It is also urged that the words, “ or any one for whom it or the steamship may be responsible ” are a conclusion of law. Conceding for the sake of argument, that they are a conclusion of law, then we may disregard them. The defendant is obviously responsible for the negligence of its agents and servants and is responsible for the negligence of no other persons. The agents and servants of the defendant necessarily in law include the master, agents and managers of its ship and the allegations of the separate defense, therefore, completely. cover the negligence of all persons for whom the defendant might be responsible, even if we disregard the words to which objection is taken. It follows that the demurrer to the first three separate defenses were correctly overruled.
It seems to me, however, that the demurrer to the fourth separate defense should have been sustained.

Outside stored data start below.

File: src/rtl/hwk_pkg.sv
`timescale 1ns/1ps
// Shared definitions for the HALT wake controller.
// Assumes: nothing; holds only the outcome encoding and default sizes.
package hwk_pkg;
    localparam int unsigned DEF_LINES  = 8;
    localparam int unsigned DEF_PRIO_W = 2;

    // Outcome chosen at the moment HALT ends.
    typedef enum logic [1:0] {
        WK_NONE   = 2'd0,
        WK_RESUME = 2'd1,
        WK_ACK    = 2'd2,
        WK_NMI    = 2'd3
    } wake_kind_e;
endpackage

File: src/rtl/hwk_pending.sv
`timescale 1ns/1ps
// Bank of sticky pending flags, one per request line.
// Assumes: set and clear may coincide; a new set then wins so no request is lost.
module hwk_pending #(
    parameter int unsigned LINES = 8
) (
    input  logic             clk,
    input  logic             rst_n,
    input  logic [LINES-1:0] set_i,
    input  logic [LINES-1:0] clr_i,
    output logic [LINES-1:0] pend_o
);
    for (genvar g = 0; g < LINES; g++) begin : g_flag
        logic flag_q;
        // Hold the flag from request until acknowledge or reset.
        always_ff @(posedge clk) begin
            if (!rst_n)        flag_q <= 1'b0;
            else if (set_i[g]) flag_q <= 1'b1;
            else if (clr_i[g]) flag_q <= 1'b0;
        end
        assign pend_o[g] = flag_q;
    end
endmodule

File: src/rtl/hwk_arbiter.sv
`timescale 1ns/1ps
// Picks the most urgent candidate line: lowest priority value, then lowest index.
// Assumes: purely combinational; outputs are don't-care when any_o is 0.
module hwk_arbiter #(
    parameter int unsigned LINES  = 8,
    parameter int unsigned PRIO_W = 2,
    localparam int unsigned IDX_W = (LINES > 1) ? $clog2(LINES) : 1
) (
    input  logic [LINES-1:0]        req_i,
    input  logic [LINES*PRIO_W-1:0] prio_i,
    output logic                    any_o,
    output logic [IDX_W-1:0]        idx_o,
    output logic [PRIO_W-1:0]       prio_o
);
    // Linear scan; strict compare keeps the earlier (lower) index on ties.
    always_comb begin
        any_o  = 1'b0;
        idx_o  = '0;
        prio_o = '0;
        for (int i = 0; i < LINES; i++) begin
            if (req_i[i] && (!any_o || prio_i[i*PRIO_W +: PRIO_W] < prio_o)) begin
                any_o  = 1'b1;
                idx_o  = i[IDX_W-1:0];
                prio_o = prio_i[i*PRIO_W +: PRIO_W];
            end
        end
    end
endmodule

File: src/rtl/hwk_clkgate.sv
`timescale 1ns/1ps
// CPU clock enable register updated on the falling edge.
// Assumes: a downstream AND-gate clock gate passes the clock while en_o is 1;
// changing en_o only while clk is low keeps the gated clock free of runt pulses.
module hwk_clkgate (
    input  logic clk,
    input  logic rst_n,
    input  logic run_i,
    output logic en_o
);
    // Capture the run request in the low phase of the clock.
    always_ff @(negedge clk) begin
        if (!rst_n) en_o <= 1'b1;
        else        en_o <= run_i;
    end
endmodule

File: src/rtl/halt_wake_ctrl.sv
`timescale 1ns/1ps
// HALT mode wake controller.
// Enters HALT on the CPU's halt pulse and gates only the CPU clock. It leaves
// HALT on any pending non-maskable request or any unmasked maskable request,
// then reports either an acknowledge or a resume-next outcome.
// Assumes: halt_req_i is a one-cycle pulse; configuration inputs are quasi-static.
module halt_wake_ctrl
    import hwk_pkg::*;
#(
    parameter int unsigned LINES  = DEF_LINES,
    parameter int unsigned PRIO_W = DEF_PRIO_W,
    localparam int unsigned IDX_W = (LINES > 1) ? $clog2(LINES) : 1
) (
    input  logic                    clk,
    input  logic                    rst_n,
    input  logic                    halt_req_i,
    input  logic                    nmi_i,
    input  logic [LINES-1:0]        irq_i,
    input  logic [LINES-1:0]        irq_mask_i,
    input  logic [LINES*PRIO_W-1:0] irq_prio_i,
    input  logic                    int_en_i,
    input  logic                    in_service_i,
    input  logic [PRIO_W-1:0]       svc_prio_i,
    output logic                    cpu_clk_en_o,
    output logic                    periph_clk_en_o,
    output logic                    osc_run_o,
    output logic                    halted_o,
    output logic                    wake_o,
    output logic                    nmi_ack_o,
    output logic                    ack_o,
    output logic [IDX_W-1:0]        ack_idx_o,
    output logic                    resume_next_o,
    output logic [LINES-1:0]        pend_o,
    output logic                    nmi_pend_o
);
    logic               halted_q;
    wake_kind_e         kind_d, kind_q;
    logic [IDX_W-1:0]   idx_q;
    logic [LINES-1:0]   cand, clr_irq;
    logic               cand_any, wake_now, outranks;
    logic [IDX_W-1:0]   best_idx;
    logic [PRIO_W-1:0]  best_prio;

    hwk_pending #(.LINES(LINES)) u_irq_pend (
        .clk(clk), .rst_n(rst_n), .set_i(irq_i), .clr_i(clr_irq), .pend_o(pend_o)
    );

    hwk_pending #(.LINES(1)) u_nmi_pend (
        .clk(clk), .rst_n(rst_n), .set_i(nmi_i),
        .clr_i(kind_d == WK_NMI), .pend_o(nmi_pend_o)
    );

    assign cand = pend_o & ~irq_mask_i;

    hwk_arbiter #(.LINES(LINES), .PRIO_W(PRIO_W)) u_arb (
        .req_i(cand), .prio_i(irq_prio_i),
        .any_o(cand_any), .idx_o(best_idx), .prio_o(best_prio)
    );

    // Wake needs only an unmasked request; acknowledge also needs enable and rank.
    assign wake_now = halted_q && (nmi_pend_o || cand_any);
    assign outranks = !in_service_i || (best_prio < svc_prio_i);

    // Decide the outcome of this cycle's wake.
    always_comb begin
        if (!wake_now)                 kind_d = WK_NONE;
        else if (nmi_pend_o)           kind_d = WK_NMI;
        else if (int_en_i && outranks) kind_d = WK_ACK;
        else                           kind_d = WK_RESUME;
    end

    // Only an acknowledged maskable request loses its pending flag.
    assign clr_irq = (kind_d == WK_ACK) ? (LINES'(1) << best_idx) : '0;

    // HALT state and registered wake report.
    always_ff @(posedge clk) begin
        if (!rst_n) begin
            halted_q <= 1'b0;
            kind_q   <= WK_NONE;
            idx_q    <= '0;
        end else begin
            if (wake_now)        halted_q <= 1'b0;
            else if (halt_req_i) halted_q <= 1'b1;
            kind_q <= kind_d;
            idx_q  <= best_idx;
        end
    end

    hwk_clkgate u_gate (
        .clk(clk), .rst_n(rst_n), .run_i(!halted_q), .en_o(cpu_clk_en_o)
    );

    assign periph_clk_en_o = 1'b1;
    assign osc_run_o       = 1'b1;
    assign halted_o        = halted_q;
    assign wake_o          = (kind_q != WK_NONE);
    assign nmi_ack_o       = (kind_q == WK_NMI);
    assign ack_o           = (kind_q == WK_ACK);
    assign resume_next_o   = (kind_q == WK_RESUME);
    assign ack_idx_o       = idx_q;
endmodule

File: config.mk
export PLATFORM = sky130hd
export DESIGN_NAME = halt_wake_ctrl
export DESIGN_NICKNAME = d
export VERILOG_FILES = /design/src/rtl/hwk_pkg.sv /design/src/rtl/hwk_pending.sv /design/src/rtl/hwk_arbiter.sv /design/src/rtl/hwk_clkgate.sv /design/src/rtl/halt_wake_ctrl.sv
export SDC_FILE = /design/constraint.sdc
export NUM_CORES = 1
export LEC_CHECK = 0
export BUFFER_PORTS_ARGS = -buffer_cell sky130_fd_sc_hd__buf_4
export CORE_MARGIN = 4
export CORE_UTILIZATION = 49
export CTS_CLUSTER_SIZE = 30
export DETAILED_ROUTE_END_ITERATION = 10
export PLACE_DENSITY = 0.8
export SLEW_MARGIN = 20
export SYNTH_ARGS = -nofsm -noshare
export SYNTH_HDL_FRONTEND = slang
export SYNTH_SLANG_ARGS = --single-unit
File: constraint.sdc
create_clock -name clk -period 14.65 [get_ports clk]
set_input_delay 2.93 -clock clk [delete_from_list [all_inputs] [get_ports clk]]
set_output_delay 2.93 -clock clk [all_outputs]
set_load 0.02 [all_outputs]
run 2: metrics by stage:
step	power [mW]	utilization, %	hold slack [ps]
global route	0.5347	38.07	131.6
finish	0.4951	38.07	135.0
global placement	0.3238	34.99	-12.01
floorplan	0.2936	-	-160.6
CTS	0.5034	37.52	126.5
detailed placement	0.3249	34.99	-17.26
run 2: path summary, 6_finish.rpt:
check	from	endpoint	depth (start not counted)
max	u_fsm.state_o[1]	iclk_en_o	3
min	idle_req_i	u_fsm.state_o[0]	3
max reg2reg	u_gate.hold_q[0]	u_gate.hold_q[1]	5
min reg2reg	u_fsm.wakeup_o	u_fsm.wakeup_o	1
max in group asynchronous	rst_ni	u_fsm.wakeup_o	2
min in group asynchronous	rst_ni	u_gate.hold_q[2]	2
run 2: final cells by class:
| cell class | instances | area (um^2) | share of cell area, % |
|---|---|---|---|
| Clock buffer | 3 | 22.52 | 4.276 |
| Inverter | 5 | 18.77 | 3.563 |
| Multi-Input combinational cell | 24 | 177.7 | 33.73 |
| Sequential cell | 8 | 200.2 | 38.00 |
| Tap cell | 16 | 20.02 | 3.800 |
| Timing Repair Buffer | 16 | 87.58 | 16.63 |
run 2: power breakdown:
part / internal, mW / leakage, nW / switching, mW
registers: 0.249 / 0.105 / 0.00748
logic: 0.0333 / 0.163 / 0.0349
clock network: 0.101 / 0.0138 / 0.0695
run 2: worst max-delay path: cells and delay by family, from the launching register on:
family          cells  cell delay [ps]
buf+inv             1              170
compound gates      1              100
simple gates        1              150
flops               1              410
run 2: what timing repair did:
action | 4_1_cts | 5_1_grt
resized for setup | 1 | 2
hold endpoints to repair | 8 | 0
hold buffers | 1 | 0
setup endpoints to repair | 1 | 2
### config.mk
export PLATFORM = sky130hd
export DESIGN_NAME = cfg_space_target
export DESIGN_NICKNAME = d
export VERILOG_FILES = /design/src/rtl/cfg_space_target.sv
export SDC_FILE = /design/constraint.sdc
export NUM_CORES = 1
export LEC_CHECK = 0
export CORE_UTILIZATION = 40
export CTS_BUF_LIST = sky130_fd_sc_hd__clkbuf_8
export CTS_CLUSTER_SIZE = 10
export DETAILED_ROUTE_END_ITERATION = 8
export HOLD_SLACK_MARGIN = 0.12
export SYNTH_ARGS = -nofsm -noshare
export SYNTH_HDL_FRONTEND = slang
export SYNTH_SLANG_ARGS = --single-unit
### constraint.sdc
create_clock -name clk -period 3 [get_ports clk]
set_input_delay 0.6 -clock clk [delete_from_list [all_inputs] [get_ports clk]]
set_output_delay 0.6 -clock clk [all_outputs]
set_load 0.05 [all_outputs]
===== src/rtl/vecMoveUnit.sv =====
module vecMoveUnit
  import vmov_pkg::*;
#(
  parameter int VEC_W       = 256,
  parameter int LANE_W      = 128,
  parameter int ADDR_W      = 64,
  parameter int NREG        = 16,
  parameter bit ALIGN_CHECK = 1'b1,
  parameter int AC_ALIGN    = 8,
  localparam int LANES  = VEC_W / LANE_W,
  localparam int IDX_W  = $clog2(NREG),
  localparam int BYTES  = VEC_W / 8,
  localparam int AC_LSB = $clog2(AC_ALIGN)
) (
  input  logic              clk,
  input  logic              rstN,
  input  logic              instValid,
  input  logic [7:0]        opByte,
  input  logic [1:0]        modMod,
  input  logic [2:0]        modReg,
  input  logic [2:0]        modRm,
  input  logic              rexR,
  input  logic              vexPresent,
  input  logic              vexL,
  input  logic [3:0]        vexVvvv,
  input  logic              longMode,
  input  logic              cr0Am,
  input  logic              flagAc,
  input  logic [1:0]        cpl,
  input  logic [ADDR_W-1:0] effAddr,
  output logic              ready,
  output logic              done,
  output logic              faultUd,
  output logic              faultAc,
  output logic [IDX_W-1:0]  rfRdIdx,
  input  logic [VEC_W-1:0]  rfRdData,
  output logic [IDX_W-1:0]  rfWrIdx,
  output logic [VEC_W-1:0]  rfWrData,
  output logic [LANES-1:0]  rfWrLaneEn,
  output logic              memReq,
  output logic              memWe,
  output logic [ADDR_W-1:0] memAddr,
  output logic [BYTES-1:0]  memByteEn,
  output logic [VEC_W-1:0]  memWdata,
  input  logic              memRsp,
  input  logic [VEC_W-1:0]  memRdata
);

  vmovStrobe_t strobe;

  vmovCtrl #(
    .ALIGN_CHECK(ALIGN_CHECK),
    .AC_LSB     (AC_LSB)
  ) i_ctrl (
    .clk       (clk),
    .rstN      (rstN),
    .instValid (instValid),
    .opByte    (opByte),
    .modMod    (modMod),
    .vexPresent(vexPresent),
    .vexL      (vexL),
    .vexVvvv   (vexVvvv),
    .cr0Am     (cr0Am),
    .flagAc    (flagAc),
    .cpl       (cpl),
    .addrLow   (effAddr[AC_LSB-1:0]),
    .memRsp    (memRsp),
    .ready     (ready),
    .done      (done),
    .faultUd   (faultUd),
    .faultAc   (faultAc),
    .strobe    (strobe)
  );

  vmovDatapath #(
    .VEC_W (VEC_W),
    .LANE_W(LANE_W),
    .ADDR_W(ADDR_W),
    .NREG  (NREG)
  ) i_datapath (
    .clk       (clk),
    .rstN      (rstN),
    .strobe    (strobe),
    .storeDir  (opByte == OP_STORE),
    .modMod    (modMod),
    .modReg    (modReg),
    .modRm     (modRm),
    .rexR      (rexR),
    .longMode  (longMode),
    .effAddr   (effAddr),
    .rfRdIdx   (rfRdIdx),
    .rfRdData  (rfRdData),
    .rfWrIdx   (rfWrIdx),
    .rfWrData  (rfWrData),
    .rfWrLaneEn(rfWrLaneEn),
    .memReq    (memReq),
    .memWe     (memWe),
    .memAddr   (memAddr),
    .memByteEn (memByteEn),
    .memWdata  (memWdata),
    .memRdata  (memRdata)
  );

endmodule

Its affirmative allegations are clearly insufficient to meet the allegations of the complaint that the damage was caused by the defendant’s negligence. It merely states facts which the defendant claims are sufficient to show a constructive delivery of the goods prior to any damage and that the risk thereafter was the plaintiff’s risk. Aside from the fact that it is in my opinion extremely doubtful whether, standing alone, this defense states sufficient facts to show that there was a constructive delivery or that the goods thereafter were really at the consignee’s risk, it is not an affirmative defense but merely an argumentative denial of the allegations. of the complaint that the goods were not delivered and that they were damaged by the de*292fenclant’s negligence. It follows that the demurrer to this defense should have been sustained.
Order should he modified to the extent of sustaining the demurrer to the fourth separate defense and, as modified, affirmed, without costs to either party.
Delany and Whitaker, JJ., concur.
Order modified, and, as modified, affirmed, without costs.